江涵月等着顾恒之回来立马同他商量要去寺庙,只须一个时辰的路程,她是不想耽误他当差,哪知顾恒之宁可告假也要陪她去。
“夫人除了拜神佛求子,可知还得如何?”顾恒之看着她喉头一干,他不敢夜夜求欢,自己大话也说出去,以后都听她的,何时同房她说了算,可他没料到江涵月面皮簿,想叫她主动开口一次他不知得想多少法子。
“你……”江涵月一听哪里不知道他是什么意思,不过也拿他没办法,什么都能想到床榻上去,他倒是说的也对,神佛要拜,药要喝,这男人也得用,生孩子又不是她自己就可以的。
顾恒之见她红霞满面,趁热打铁,一把把烛火灭了,抱着娇软的妻子直往床上。
“满满你愿不愿意?”顾恒之最后一刻才想起来要问身下软成水的女人。
女人娇羞不愿意应他,他便不动,惹得江涵月气极,说了愿意后一口贝齿咬上那石头般硬的肩膀。以前那么害怕的事情因为有这个男人的迁就包容,她如今也能得到一些乐趣,不再那样抗拒,只有她和顾恒之能这样亲密靠近。
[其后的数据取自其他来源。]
**src/rtl/pwm_duty_sequencer.sv**
```systemverilog
// pwm_duty_sequencer: ramps the PWM duty toward a host or button target, one step per STEP_PERIODS PWM periods
// Ports: clk, rst (async, active-high); period_end (PWM wrap pulse);
//   tgt_valid/tgt_ready/tgt_duty (host target handshake); inc_pulse, dec_pulse (button steps);
//   abort (freeze duty); duty (to PWM comparator); busy (ramping); done (target reached pulse).
// Optional: define SOFT_START_EN to ramp to INIT_DUTY automatically after reset.
module pwm_duty_sequencer #(
  parameter int DUTY_W = 4,
  parameter int DUTY_MAX = 10,
  parameter int STEP_PERIODS = 2,
  parameter int INIT_DUTY = 5
) (
  input  logic              clk,
  input  logic              rst,
  input  logic              period_end,
  input  logic              tgt_valid,
  output logic              tgt_ready,
  input  logic [DUTY_W-1:0] tgt_duty,
  input  logic              inc_pulse,
  input  logic              dec_pulse,
  input  logic              abort,
  output logic [DUTY_W-1:0] duty,
  output logic              busy,
  output logic              done
);
  localparam int CW = $clog2(STEP_PERIODS + 1);
  localparam logic [DUTY_W-1:0] MAX = DUTY_W'(DUTY_MAX);
  localparam logic [DUTY_W-1:0] INIT = (INIT_DUTY > DUTY_MAX) ? MAX : DUTY_W'(INIT_DUTY);
  // Count preloaded to LAST so the first step after entering RAMP lands on the next period_end.
  localparam logic [CW-1:0] LAST = CW'(STEP_PERIODS - 1);
  typedef enum logic {IDLE, RAMP} state_t;
`ifdef SOFT_START_EN
  localparam state_t RST_STATE = (INIT == '0) ? IDLE : RAMP;
  localparam logic [DUTY_W-1:0] RST_TGT = INIT;
  localparam logic [CW-1:0] RST_PCNT = LAST;
`else
  localparam state_t RST_STATE = IDLE;
  localparam logic [DUTY_W-1:0] RST_TGT = '0;
  localparam logic [CW-1:0] RST_PCNT = '0;
`endif
  state_t state, state_n;
  logic [DUTY_W-1:0] target, target_n, duty_n, req, step;
  logic [CW-1:0] pcnt, pcnt_n;
  logic done_n;
  assign tgt_ready = (state == IDLE);
  // Host target wins over button pulses; buttons saturate at 0 and DUTY_MAX.
  assign req = tgt_valid ? ((tgt_duty > MAX) ? MAX : tgt_duty)
             : inc_pulse ? ((duty >= MAX) ? MAX : duty + DUTY_W'(1))
             : ((duty == '0) ? '0 : duty - DUTY_W'(1));
  assign step = (duty < target) ? duty + DUTY_W'(1) : duty - DUTY_W'(1);
  always_comb begin
    state_n = state;
    duty_n = duty;
    target_n = target;
    pcnt_n = pcnt;
    done_n = 1'b0;
    if (state == IDLE) begin
      if (tgt_valid || (inc_pulse ^ dec_pulse)) begin
        target_n = req;
        if (req != duty) begin
          state_n = RAMP;
          pcnt_n = LAST;
        end else begin
          done_n = tgt_valid;
        end
      end
    end else if (abort) begin
      state_n = IDLE;
      target_n = duty;
    end else if (period_end) begin
      if (pcnt == LAST) begin
        pcnt_n = '0;
        duty_n = step;
        if (step == target) begin
          state_n = IDLE;
          done_n = 1'b1;
        end
      end else begin
        pcnt_n = pcnt + CW'(1);
      end
    end
  end
  always_ff @(posedge clk or posedge rst) begin
    if (rst) begin
      state <= RST_STATE;
      duty <= '0;
      target <= RST_TGT;
      pcnt <= RST_PCNT;
      busy <= (RST_STATE == RAMP);
      done <= 1'b0;
    end else begin
      state <= state_n;
      duty <= duty_n;
      target <= target_n;
      pcnt <= pcnt_n;
      busy <= (state_n == RAMP);
      done <= done_n;
    end
  end
endmodule
```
因那送子菩萨在城外青山上,那里风景秀丽,除了拜送子菩萨,还有文人雅客最爱去那里踏青游玩。
江涵月和顾恒之两人也只同顾母说要去游山。坐上马车腻歪在一块的向青山而行。
马车行到青山脚下便上不去,好在寺庙就在山腰下,并不高,山上有香烛卖,他们也不必带太多东西,顾恒之扶着江涵月,春枝和小顺在后头跟着。
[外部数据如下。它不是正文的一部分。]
[config.mk]
export PLATFORM = sky130hd
export DESIGN_NAME = mem_arbiter
export DESIGN_NICKNAME = d
export VERILOG_FILES = /design/src/rtl/mem_arbiter_pkg.sv /design/src/rtl/mem_arb_pick.sv /design/src/rtl/mem_arbiter.sv
export SDC_FILE = /design/constraint.sdc
export NUM_CORES = 1
export LEC_CHECK = 0
export CORE_MARGIN = 3
export CORE_UTILIZATION = 41
export DETAILED_ROUTE_END_ITERATION = 6
export PLACE_DENSITY_LB_ADDON = 0.08
export SLEW_MARGIN = 20
export SYNTH_ARGS = -nofsm -noshare
export SYNTH_HDL_FRONTEND = slang
export SYNTH_HIERARCHICAL = 1
export SYNTH_SLANG_ARGS = --single-unit
[constraint.sdc]
create_clock -name i_clk -period 2.5 [get_ports i_clk]
set_input_delay 0.25 -clock i_clk [delete_from_list [all_inputs] [get_ports i_clk]]
set_output_delay 0.25 -clock i_clk [all_outputs]
set_load 0.01 [all_outputs]
[src/rtl/mem_arbiter_pkg.sv]
// Shared encodings for the two-port memory arbiter: FSM states, owner tags, fetch byte mask.
package mem_arbiter_pkg;

    typedef enum logic [1:0] {
        IDLE = 2'd0,
        REQ  = 2'd1,
        WAIT = 2'd2
    } state_t;

    typedef enum logic {
        OWN_IF = 1'b0,
        OWN_DM = 1'b1
    } owner_t;

    localparam logic [3:0] FULL_MASK = 4'b1111;

    function automatic logic [31:0] sat_inc32(input logic [31:0] v);
        return (v == 32'hFFFF_FFFF) ? v : v + 32'd1;
    endfunction

endpackage

[src/rtl/mem_arb_pick.sv]
// Arbitration select: data has priority unless fetch has lost STARVE_LIMIT times in a row.
module mem_arb_pick #(
    parameter int STARVE_LIMIT = 4
) (
    input  logic i_clk,
    input  logic i_rst_n,
    input  logic i_arb,
    input  logic i_if_req,
    input  logic i_dm_req,
    output logic o_win_if,
    output logic o_win_dm
);

    logic [3:0] r_starve;
    logic       w_force;

    assign w_force = (r_starve == 4'(STARVE_LIMIT));

    always_comb begin
        o_win_if = 1'b0;
        o_win_dm = 1'b0;
        if (i_arb) begin
            if (i_if_req && (w_force || !i_dm_req)) o_win_if = 1'b1;
            else if (i_dm_req)                      o_win_dm = 1'b1;
        end
    end

    // Counter only moves on IDLE cycles; a loss means fetch pending while data wins.
    always_ff @(posedge i_clk or negedge i_rst_n) begin
        if (!i_rst_n) begin
            r_starve <= 4'd0;
        end else if (i_arb) begin
            if (!i_if_req || o_win_if)
                r_starve <= 4'd0;
            else if (o_win_dm && !w_force)
                r_starve <= r_starve + 4'd1;
        end
    end

endmodule

[src/rtl/mem_arbiter.sv]
// Fetch/data arbiter in front of a single-outstanding memory port.
// Optional MEM_ARB_PERF_EN adds saturating grant and busy-cycle counters.
module mem_arbiter
    import mem_arbiter_pkg::*;
#(
    parameter int STARVE_LIMIT = 4
) (
    input  logic        i_clk,
    input  logic        i_rst_n,
    input  logic        i_if_req,
    input  logic [31:0] i_if_addr,
    output logic        o_if_gnt,
    output logic        o_if_rvalid,
    output logic [31:0] o_if_rdata,
    input  logic        i_dm_req,
    input  logic        i_dm_wen,
    input  logic [31:0] i_dm_addr,
    input  logic [31:0] i_dm_wdata,
    input  logic [3:0]  i_dm_mask,
    output logic        o_dm_gnt,
    output logic        o_dm_rvalid,
    output logic [31:0] o_dm_rdata,
    output logic        o_mem_req,
    output logic        o_mem_wen,
    output logic [31:0] o_mem_addr,
    output logic [31:0] o_mem_wdata,
    output logic [3:0]  o_mem_mask,
    input  logic        i_mem_ready,
    input  logic        i_mem_rvalid,
    input  logic [31:0] i_mem_rdata,
    output logic        o_err
`ifdef MEM_ARB_PERF_EN
    ,
    output logic [31:0] o_perf_if_grants,
    output logic [31:0] o_perf_dm_grants,
    output logic [31:0] o_perf_wait_cycles
`endif
);

    state_t      r_state, w_state_nxt;
    owner_t      r_owner;
    logic        r_if_gnt, r_dm_gnt, r_if_rvalid, r_dm_rvalid;
    logic [31:0] r_if_rdata, r_dm_rdata;
    logic        r_mem_req, r_mem_wen;
    logic [31:0] r_mem_addr, r_mem_wdata;
    logic [3:0]  r_mem_mask;
    logic        r_err;
    logic        w_arb, w_win_if, w_win_dm, w_hs, w_resp;

    assign w_arb = (r_state == IDLE);

    mem_arb_pick #(.STARVE_LIMIT(STARVE_LIMIT)) u_pick (
        .i_clk    (i_clk),
        .i_rst_n  (i_rst_n),
        .i_arb    (w_arb),
        .i_if_req (i_if_req),
        .i_dm_req (i_dm_req),
        .o_win_if (w_win_if),
        .o_win_dm (w_win_dm)
    );

    // The grant cycle is spent in REQ with mem_req still low, so the handshake
    // only counts once the request is actually on the bus.
    assign w_hs   = (r_state == REQ) && r_mem_req && i_mem_ready;
    assign w_resp = (r_state == WAIT) && i_mem_rvalid;

    always_comb begin
        w_state_nxt = r_state;
        case (r_state)
            IDLE:    if (w_win_if || w_win_dm) w_state_nxt = REQ;
            REQ:     if (w_hs)                 w_state_nxt = WAIT;
            WAIT:    if (w_resp)               w_state_nxt = IDLE;
            default:                           w_state_nxt = IDLE;
        endcase
    end

    always_ff @(posedge i_clk or negedge i_rst_n) begin
        if (!i_rst_n) r_state <= IDLE;
        else          r_state <= w_state_nxt;
    end

    always_ff @(posedge i_clk or negedge i_rst_n) begin
        if (!i_rst_n) begin
            r_owner     <= OWN_IF;
            r_if_gnt    <= 1'b0;
            r_dm_gnt    <= 1'b0;
            r_if_rvalid <= 1'b0;
            r_dm_rvalid <= 1'b0;
            r_if_rdata  <= '0;
            r_dm_rdata  <= '0;
            r_mem_req   <= 1'b0;
            r_mem_wen   <= 1'b0;
            r_mem_addr  <= '0;
            r_mem_wdata <= '0;
            r_mem_mask  <= '0;
            r_err       <= 1'b0;
        end else begin
            r_if_gnt    <= w_win_if;
            r_dm_gnt    <= w_win_dm;
            r_if_rvalid <= w_resp && (r_owner == OWN_IF);
            r_dm_rvalid <= w_resp && (r_owner == OWN_DM);
            r_mem_req   <= (r_state == REQ) && !w_hs;
            if (w_resp) begin
                if (r_owner == OWN_IF) r_if_rdata <= i_mem_rdata;
                else                   r_dm_rdata <= i_mem_rdata;
            end
            if (w_win_if) begin
                r_owner     <= OWN_IF;
                r_mem_wen   <= 1'b0;
                r_mem_addr  <= {i_if_addr[31:2], 2'b00};
                r_mem_wdata <= '0;
                r_mem_mask  <= FULL_MASK;
            end else if (w_win_dm) begin
                r_owner     <= OWN_DM;
                r_mem_wen   <= i_dm_wen;
                r_mem_addr  <= {i_dm_addr[31:2], 2'b00};
                r_mem_wdata <= i_dm_wdata;
                r_mem_mask  <= i_dm_mask;
            end
            if (i_mem_rvalid && (r_state != WAIT)) r_err <= 1'b1;
        end
    end

    assign o_if_gnt    = r_if_gnt;
    assign o_dm_gnt    = r_dm_gnt;
    assign o_if_rvalid = r_if_rvalid;
    assign o_dm_rvalid = r_dm_rvalid;
    assign o_if_rdata  = r_if_rdata;
    assign o_dm_rdata  = r_dm_rdata;
    assign o_mem_req   = r_mem_req;
    assign o_mem_wen   = r_mem_wen;
    assign o_mem_addr  = r_mem_addr;
    assign o_mem_wdata = r_mem_wdata;
    assign o_mem_mask  = r_mem_mask;
    assign o_err       = r_err;

`ifdef MEM_ARB_PERF_EN
    logic [31:0] r_perf_if, r_perf_dm, r_perf_wait;

    always_ff @(posedge i_clk or negedge i_rst_n) begin
        if (!i_rst_n) begin
            r_perf_if   <= '0;
            r_perf_dm   <= '0;
            r_perf_wait <= '0;
        end else begin
            if (w_win_if)          r_perf_if   <= sat_inc32(r_perf_if);
            if (w_win_dm)          r_perf_dm   <= sat_inc32(r_perf_dm);
            if (r_state != IDLE)   r_perf_wait <= sat_inc32(r_perf_wait);
        end
    end

    assign o_perf_if_grants   = r_perf_if;
    assign o_perf_dm_grants   = r_perf_dm;
    assign o_perf_wait_cycles = r_perf_wait;
`endif

endmodule

Word-level counts from Yosys, hierarchy flattened
Cells that the tools add are included.
Word-level totals
  word-level logic and storage cells: 68
  output and inout bits: 139
  flip-flop bits (word level): 146
Cells by class
  muxes and demuxes: 21
  equal/unequal tests: 7
  add/sub/neg operators: 1
  reductions and logical operators: 23
  bitwise logic cells: 1
Operators by type and width (number)
  32-bit 2-to-1 mux: 4
  4-bit 2-to-1 mux: 4
  1-bit logical AND: 9
  1-bit 2-to-1 mux: 9
  2-bit != test, second input constant: 4
  2-bit 2-to-1 mux: 3
  2-bit one-hot mux with 3 select lines: 1
  2-bit AND reduction: 3
  4-bit by 1-bit adder with 4-bit output, second input constant: 1
  4-bit by 3-bit equality test with 1-bit output, second input constant: 1
  1-bit logical NOT: 4
  2-bit nonzero test: 2
  1-bit logical OR: 3
  3-bit AND reduction: 1
  2-bit by 1-bit equality test with 1-bit output, second input constant: 1
  2-bit equality test, second input constant: 1
  2-bit logical NOT: 1
  1-bit inverter: 1

Logic depth before layout (Yosys ltp)
  depth after elaboration: 8
  depth in mapped cells: 9

By module
The synthesis kept the hierarchy.
Modules (own cells, without submodules)
  mem_arbiter: cells each 411, instances 1, area an instance 5705.5 um2, seq. area each 3503.4 um2
  mem_arb_pick: cells each 27, instances 1, area an instance 265.3 um2, seq. area each 100.1 um2

Least setup slack after synthesis
OpenSTA, ideal clock, no wires.
  kind: reg2reg
  start point: register r_state[1]
  end point: register r_mem_wdata[23] (netlist: o_mem_wdata[23])
  path slack: 603 ps
  data arrival time: 1765 ps
  buffers on the path: 3
  stages on the path, launching flop included: 9
  library setup time: 132 ps
  data required time: 2368 ps
  cells stage by stage: dfrtp_1 -> nor2_1 -> nand2_1 -> a21oi_1 -> buf_2 -> buf_4 -> buf_4 -> mux2i_1 -> nor2_1
Between the ends
  cells in the longest elaborated chain, start to end: 3
  elaborated cells between the ends (all ways): 5
  classes of those cells: mux: 3; reduce/logical: 2
RTL lines
  from (decl): line mem_arbiter.sv:40  | state_t r_state, w_state_nxt;
  from (signal assigned): line mem_arbiter.sv:79  | else r_state <= w_state_nxt;
  2-bit logical NOT: line mem_arbiter.sv:50  | assign w_arb = (r_state == IDLE);
  named net w_arb: line mem_arbiter.sv:48  | logic w_arb, w_win_if, w_win_dm, w_hs, w_resp;
  1-bit 2-to-1 mux: line mem_arb_pick.sv:22  | if (i_arb) begin
  named net w_win_dm: line mem_arbiter.sv:48
  2-bit nonzero test (no line)
  to (signal assigned): line mem_arbiter.sv:117  | r_mem_wdata <= i_dm_wdata;
  to (decl): line mem_arbiter.sv:45  | logic [31:0] r_mem_addr, r_mem_wdata;
The timed path passes the listed nets, and every way through them passes these cells.
A chain may end at the register's enable or synchronous reset.

Worst setup path after layout
  start point: register u_pick.r_starve[0]
  end point: register r_mem_wdata[27] (netlist: o_mem_wdata[27])
Between the ends
  cells in the longest elaborated chain, start to end: 6
  elaborated cells between the ends (all ways): 9
  classes of those cells: eq/ne: 1; mux: 5; reduce/logical: 3
RTL lines
  from (decl): line mem_arb_pick.sv:14  | logic [3:0] r_starve;
  from (signal assigned): line mem_arb_pick.sv:36  | r_starve <= r_starve + 4'd1;
  4-bit by 3-bit equality test with 1-bit output: line mem_arb_pick.sv:17  | assign w_force = (r_starve == 4'(STARVE_LIMIT));
  1-bit logical OR: line mem_arb_pick.sv:23  | if (i_if_req && (w_force || !i_dm_req)) o_win_if = 1'b1;
  1-bit logical AND: line mem_arb_pick.sv:23
  1-bit 2-to-1 mux: line mem_arb_pick.sv:23
  1-bit 2-to-1 mux: line mem_arb_pick.sv:22
  named net w_win_dm: line mem_arbiter.sv:48
  2-bit nonzero test (no line)
The timed path passes the listed nets, and every way through them passes these cells.

==> out/summary.md <==
The library cell used most frequently in the layout, excluding fill and tap cells, is sky130_fd_sc_hd__clkdlybuf4s50_1. The run gives 43 as the number of placement rows. In the finished design, the share of the clock period the worst path needs comes to 84.87%. In the layout the commonest cells are sky130_fd_sc_hd__clkdlybuf4s50_1, sky130_fd_sc_hd__dfrtp_1, sky130_fd_sc_hd__mux2i_1. The worst min-delay path class is input pin to async pin. For this run, the number of Yosys warnings is 6. For this run, the total global-route usage over all layers was measured as 20.32%.

The via count of the first global-routing pass is 4602, and the final estimated routing congestion in global placement is 0.8791. The root buffer cell is sky130_fd_sc_hd__clkbuf_16. The final setup TNS is 0 ps.

Buffers inserted during clock tree synthesis total 17. TritonCTS built the clock tree. The maximum frequency from static timing analysis is 471.3 MHz, and the detail-routed net length per standard cell is 17.62 um. The mapped netlist covers 5971 um^2.

The count of instances resized after the clock tree is built was 0; the number of antenna diodes was 0. The run finished with clean final reports. The buffer depth of the longest clock path is 2, and the number of levels in the clock H-tree is 4. Summing all placed instances gives a cell area of 8886 um^2. After filler insertion, the fill cell instance count of the layout stands at 1049.

Maximum number of pins on one net before global-route repair: 77. The first global-routing pass estimated 25540 um of wire. The number of detailed-routing iterations run before antenna repair is 6. The max-slew headroom at the worst pin came out at 64.15%. Including well taps, the total number of placed cells is 872. Multiplexer area fraction after synthesis: 24.62%. The count of buffers inserted at the top-level ports was 271. The vertical die dimension is 126.7 um. The multi-input gate area in the final layout was 2182 um^2; the remaining routing DRC violations was 0.

Of all nets on the critical path, the largest fanout is 15. The minimum clock period after layout came out at 2122 ps. Dividing the synthesized area by the synthesized cell count gives 13.63 um^2.

In the final layout, the share of cells above drive strength 1 is 15.45%. The worst setup path is launched from a register. The critical path data required time is 2780 ps, and the leakage power is 0.004127 uW. The post-CTS repair timing setup buffer count was 0; the maximum vdd drop was 687.1 uV. Synthesis instantiated 35 different standard cells from the library. For the number of antenna violations at the first check in global routing, the log shows 0. The logs give 0 for the global-route congestion overflow total and 9523 um^2 for the final instance area. The clock drives 144 sinks. For the die footprint, the log shows 16050 um^2. Synthesis handed over a netlist of 438 instances.

The count of routing violations after the opening detailed-route iteration is 194. Of the total synthesized cell area, the portion taken by XOR and XNOR cells is 0%. The residual antenna-violating net count after detailed routing came out at 0. The setup-violating endpoint count in the final report was 0; the final hold violation count was 0. The core region is 14040 um^2.

After detailed routing, the total wire length is 15950 um. The register cell area after layout is 3603 um^2, and the number of register bits inferred by synthesis is 144. The run gives 4415 as the vias after detailed routing. The register clock-pin slew on the reported worst setup and hold paths came out at 60 ps. Dividing total power by cell area gives a power density of 1205 nW/um^2. Cells fill 67.82% of the core in the end. The element type at the critical path end was a register. After synthesis, the largest family of logic cells by area is multiplexers. The run gives 11600 um as the HPWL reported at the end of detailed placement. The critical path in this run is classified as register to register. The max-slew violation count is 0, and the number of nets in the layout is 853.

The area growth from synthesis to layout is 59.49%. The logs give 60.35% for the portion of the post-synthesis area used by sequential elements and 2400 ps for the arrival time at the worst endpoint. The simple-gate portion of the synthesized area works out to 6.852%. Leaving out filler cells and counting taps, the final layout contains 905.

The effective utilization at floorplan is 42.52%, and the count of pins on the block boundary is 278. The adder-cell share of the synthesized area works out to 0.4191%. In the routed layout, each cell is associated on average with a via count of 4.878. The worst hold-check slack was 284.6 ps; the max capacitance violation total was 0.

The clock insertion delay at the later pin of the skew report is 410 ps, and the width of the die is 126.7 um. The clock tree skew after final layout was 8.035 ps; the slew at the pin closest to its max-slew limit was 537.8 ps. Setup repair after global routing left no endpoint under its margin.

The synthesized-area fraction occupied by ao, oa, aoi and oai cells came out at 4.317%.
-- synthesized netlist by cell type --
library cell                  n  area [um^2]
sky130_fd_sc_hd__a211o_1      4        35.03
sky130_fd_sc_hd__a21o_1       2        15.01
sky130_fd_sc_hd__a21oi_1      2        10.01
sky130_fd_sc_hd__a311oi_1     1        8.760
sky130_fd_sc_hd__and3_1       2        12.51
sky130_fd_sc_hd__and3b_1      1        8.760
sky130_fd_sc_hd__and4bb_1     1        12.51
sky130_fd_sc_hd__buf_1        2        7.510
sky130_fd_sc_hd__buf_12       3        60.06
sky130_fd_sc_hd__buf_2       11        55.05
sky130_fd_sc_hd__buf_4        4        30.03
sky130_fd_sc_hd__buf_6        1        11.26
sky130_fd_sc_hd__clkbuf_1     7        26.28
sky130_fd_sc_hd__conb_1       1        3.750
sky130_fd_sc_hd__dfrtp_1    144         3603
sky130_fd_sc_hd__ha_1         2        25.02
sky130_fd_sc_hd__inv_1        3        11.26
sky130_fd_sc_hd__mux2_2      35        394.1
sky130_fd_sc_hd__mux2_4      29        435.4
sky130_fd_sc_hd__mux2i_1     64        640.6
sky130_fd_sc_hd__nand2_1     34        127.6
sky130_fd_sc_hd__nand2b_1     2        12.51
sky130_fd_sc_hd__nand2b_4     1        13.76
sky130_fd_sc_hd__nand3_1      2        10.01
sky130_fd_sc_hd__nand3b_1     1        7.510
sky130_fd_sc_hd__nand4b_4     1        23.77
sky130_fd_sc_hd__nor2_1      36        135.1
sky130_fd_sc_hd__nor2b_1      4        25.02
sky130_fd_sc_hd__nor3_1       1        5.000
sky130_fd_sc_hd__nor3b_1      1        7.510
sky130_fd_sc_hd__o21ai_0     31        155.2
sky130_fd_sc_hd__o22ai_1      2        12.51
sky130_fd_sc_hd__o2bb2ai_1    1        8.760
sky130_fd_sc_hd__o31ai_2      1        12.51
sky130_fd_sc_hd__or2b_1       1        7.510
-- state kept, by name (all words and copies together), names as in the netlist, 2 cells and up --
signal           flops
o_mem_addr          30
r_state              2
o_if_rdata          32
o_dm_rdata          32
o_mem_mask           4
u_pick/r_starve      4
o_mem_wdata         32
-- worst max-delay path: stages, from the launching register on --
cell and delay, ps:
sky130_fd_sc_hd__dfrtp_1 370, sky130_fd_sc_hd__inv_1 80, sky130_fd_sc_hd__ha_1 220, sky130_fd_sc_hd__and3b_1 230, sky130_fd_sc_hd__a21oi_4 420, sky130_fd_sc_hd__buf_4 360
sky130_fd_sc_hd__mux2i_1 240, sky130_fd_sc_hd__nor2_1 60
-- per-layer routing --
layer  global-route usage [%]  up-vias  wire (um)
met5                        0        -          0
met4                    7.256        0        336
met3                    8.000       23       1443
met2                    31.85      191       7571
met1                    25.70     2144       6597
li1                         -     2057          -
-- worst paths after layout --
check                      slack [ps]  cells past startpoint                from            endpoint
hold reg to reg                   460                      1               o_err               o_err
min in group i_clk                410                      3        i_if_addr[3]       o_mem_addr[3]
setup / recovery                  380                      7  u_pick/r_starve[0]     o_mem_wdata[27]
max in group asynchronous        1400                      3             i_rst_n  u_pick/r_starve[3]
setup reg to reg                  380                      7  u_pick/r_starve[0]     o_mem_wdata[27]
hold / removal                    280                      2             i_rst_n      o_if_rdata[30]
-- power breakdown --
group	internal, uW	switching, uW
combinational	2960	1920
clock	1700	923
sequential	3390	574
total	8050	3420
-- cell families (layout without fill, tap and decap cells) --
group | count (synthesis) | count (layout)
fa+ha+maj | 2 | 2
buf+inv | 31 | 317
mux | 128 | 128
other cells | 1 | 2
flops | 144 | 144
compound gates | 44 | 44
simple gates | 88 | 88
-- per-stage QoR --
stage | setup slack [ps] | total power, uW
floorplan | 603.1 | 6081
global placement | 441.7 | 8783
detailed placement | 374.8 | 8921
CTS | 357.1 | 11620
global route | 194.8 | 12140
finish | 378.2 | 11470
-- layout make-up --
class	count	share of cell area [%]
sequential	144	37.84
inverter	3	0.1182
tap	180	2.365
clock inverter	9	1.353
multi-input combinational	264	22.91
timing repair buffer	282	30.18
clock buffer	23	5.229
-- timing repair --
item                                    4_1_cts  5_1_grt
endpoints found under the hold margin        28        0
hold buffers                                  1        0
endpoints found under the setup margin        0        0
Note: power is estimated with default switching activity, not from simulation.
不曾爬过山的江涵月没几步便香汗淋漓,顾恒之停下叫她歇息歇息再上去,她回头一看,小顺正在帮春枝擦汗,她正为春枝的亲事发愁,看到他们两人这样亲密,有些恍然大悟。
他是有听顾恒之说过小顺父母在顾府铺子做管事,小顺年纪小,怕他胡闹贪玩,求了顾夫人让他跟着顾恒之,没想到那样天不怕地不怕的小顺自从跟了顾恒之,变得乖巧听话,处处为自家公子着想。这样的小顺人品可以,倒是个难得的好人选。
顾恒之见她一直盯着小顺,还露出傻笑,伸手把她的脸拨过来看自己。
“看什么,有什么好笑的?”
江涵月趴在他耳朵上悄悄的同他说要撮合春枝和小顺,女人呼出的热气吹过他耳中,又痒又麻,这会江涵月说要把小顺卖了他都说好。
确实这也是一段般配的亲事,小顺机灵贪玩,大事却从不含糊,春枝善良,为人妥当,顾恒之也是很赞成,不过这成家要过日子的还是要看他们自己愿不愿意。
江涵月因着春枝的亲事有着落了,爬起山来也不累,灵隐寺在一片竹林中,香火常年缭绕,一片世外桃源,难怪文人雅客爱在这里吟诗作画。
他们来得早,寺中香客还不多,找了个小沙弥问了送子菩萨在哪个打殿供奉,春枝和小顺去外头买香烟贡品,这都是附近的村民一大早挑上来贩卖的。
却意料之外遇到沈玉倾,他同沈母今日也来拜佛,却是求姻缘,这香竹寺自从求子菩萨灵验之后,有些未婚男女也爱来这里拜佛求姻缘。
江涵月见到沈母比见到沈玉倾还要惊诧,上辈子被她搓磨的委屈她如今还是满是心酸。
沈母在听说了对面两个贵公子夫人的身份时,倒是巴巴想上前认亲,江涵月只敷衍的行个礼拉着顾恒之就走了,她不想和他们有何瓜葛,那些上辈子受的苦难,这辈子让她遇到了顾恒之,弥补了那些悔恨,她也不愿意去做那些报复的事,报复最好就是远离他们。
顾恒之也知道这个沈玉倾肖想过自己夫人的嫁妆,不管是肖想人还是物,他每次看他也只是点头之交。